Mon geôlier est un sale con. Il n’aime pas que je ris, alors il tape sur mes enfants, sur mes rotules, et nous sommes en deuil. En deuil de mes enfants, en deuil de mes rotules.
Je pense que je ne marcherai plus jamais. Pourtant, je veux m’enfuir. Moi qui n’ai jamais voulu vivre, aujourd’hui je reconnais vouloir laisser un petit mot à tout le monde: « ce n’est pas de ta faute », « merci pour tout », « je t’ai tant aimé », « tu as vu, je te l’avais dit que ça finirait mal ».
Mon tortionnaire me dit : « on te libère »
Je dis » merci ».
– Le boss dit que tu sers à rien.
– Il a raison.
– On va te jeter dans la Deule.
– C’est idiot, je comptais changer de vie, et je ne sais pas nager !
– Justement.
– D’accord, liquidez-moi, mais laissez-moi écrire un dernier mot pour ma famille !
– Certainement pas. Sale con.
– Etait-ce bien nécessaire ? Au moins une dernière bière ?!
– Va pour la bière, même plusieurs.
– Je savais que vous aviez un soupçon d’humanité.

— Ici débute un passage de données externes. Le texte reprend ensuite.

--- src/rtl/core/jses_pkg.sv ---
// shared types and constants for the json string escaper
// job descriptor passed from the front end to the back end through the queue
// no dependencies
package jses_pkg;

   // action codes of an input word
   localparam logic [1:0] ACT_START = 2'd0;
   localparam logic [1:0] ACT_DATA  = 2'd1;
   localparam logic [1:0] ACT_END   = 2'd2;

   // character constants
   localparam logic [7:0] CHAR_QUOTE  = 8'h22;
   localparam logic [7:0] CHAR_BSLASH = 8'h5C;
   localparam logic [7:0] CHAR_U      = 8'h75;
   localparam logic [7:0] CHAR_ZERO   = 8'h30;

   // u+fffd in utf-8
   localparam logic [7:0] REPL_B0 = 8'hEF;
   localparam logic [7:0] REPL_B1 = 8'hBF;
   localparam logic [7:0] REPL_B2 = 8'hBD;

   // job queue geometry
   localparam int FifoDepth    = 2;
   localparam int FifoPtrWidth = $clog2(FifoDepth);

   // what follows the replacement and pass-through parts of a job
   typedef enum logic [2:0] {
      TAIL_NONE = 3'd0,   // nothing
      TAIL_BYTE = 3'd1,   // one literal byte
      TAIL_ESC  = 3'd2,   // backslash then tail_byte
      TAIL_UNI  = 3'd3,   // \u00 then two hex digits of tail_byte
      TAIL_REPL = 3'd4    // one replacement character
   } tail_kind_type;

   // one input word's worth of output: replacements, pass bytes, tail
   typedef struct packed {
      logic [3:0]      repl_len;    // bytes of leading replacements
      logic [3:0]      pass_end;    // end index of the pass-through bytes
      logic [3:0]      total_len;   // total output bytes, never zero
      logic [3:0][7:0] pass_bytes;
      tail_kind_type   tail_kind;
      logic [7:0]      tail_byte;
   } job_type;

endpackage

--- src/rtl/core/jses_if.sv ---
// valid/ready channel interfaces for the request and response sides
// no dependencies
interface jses_req_if;
   logic       valid;
   logic       ready;
   logic [1:0] action;
   logic [7:0] data_byte;

   modport source (output valid, output action, output data_byte, input ready);
   modport sink   (input valid, input action, input data_byte, output ready);
endinterface

interface jses_rsp_if;
   logic       valid;
   logic       ready;
   logic [7:0] out_byte;
   logic       out_last;

   modport source (output valid, output out_byte, output out_last, input ready);
   modport sink   (input valid, input out_byte, input out_last, output ready);
endinterface

--- src/rtl/core/json_string_escaper_utf8_sanitizer.sv ---
// json string escaper with strict utf-8 sanitizing, top level
// path: with the queue empty the first word of an item is registered in the job queue, then in the output register
// throughput: one output word per cycle while rsp is ready; one item per cycle while items give one word
// items that expand (escapes, replacements, flushed runs) hold req once the
// two-entry job queue is full; the back end's byte counter sets the pace
// reset: synchronous active high; clears the run tracking, queue and output valid
module json_string_escaper_utf8_sanitizer import jses_pkg::*; (
   input  logic       clock,
   input  logic       reset,
   jses_req_if.sink   req_chan,
   jses_rsp_if.source rsp_chan
);

   // front to queue
   job_type front_job;
   logic    front_valid;
   logic    front_ready;

   // queue to back
   job_type head_job;
   logic    head_valid;
   logic    head_pop;

   // front end: classifies each word and keeps the pending utf-8 run;
   // words that only extend a run make no job and cost no output cycle
   jses_front u_front (
      .clock     (clock),
      .reset     (reset),
      .req_chan  (req_chan),
      .job       (front_job),
      .job_valid (front_valid),
      .job_ready (front_ready)
   );

   // job queue lets the front keep taking words while the back drains
   jses_fifo u_fifo (
      .clock      (clock),
      .reset      (reset),
      .push_job   (front_job),
      .push_valid (front_valid),
      .push_ready (front_ready),
      .head_job   (head_job),
      .head_valid (head_valid),
      .pop        (head_pop)
   );

   // back end: walks the head job one output byte per cycle, while the output is free, into the
   // output register, popping it on its last byte
   jses_back u_back (
      .clock      (clock),
      .reset      (reset),
      .head_job   (head_job),
      .head_valid (head_valid),
      .pop        (head_pop),
      .rsp_chan   (rsp_chan)
   );

endmodule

On a picolé, avec mon geôlier, pendant deux ou trois heures, plusieurs packs de mauvaise bière.
J’ai appris qu’il était divorcé, au RSA, sans diplôme, qu’il voulait devenir auto-entrepreneur mais que le métier de ravisseur lui rapportait plus. Nous avons parlé de sa femme, de ses trois enfants et de son addiction à l’alcool. Quelque part, finalement, ça nous faisait un point commun. Après une accolade, il m’a jeté dans la deûle, pieds et poings liés – mais pas trop.
Nous étions devenus amis, d’une certaine manière. Il ne pouvait pas ne pas me laisser une chance.
J’en suis sorti sans trop savoir comment. Je suis rentré tant bien que mal en rampant. Dans l’appartement tout était saccagé mais le lit m’attendait intact. Jamais je n’ai aussi bien dormi de toute ma vie.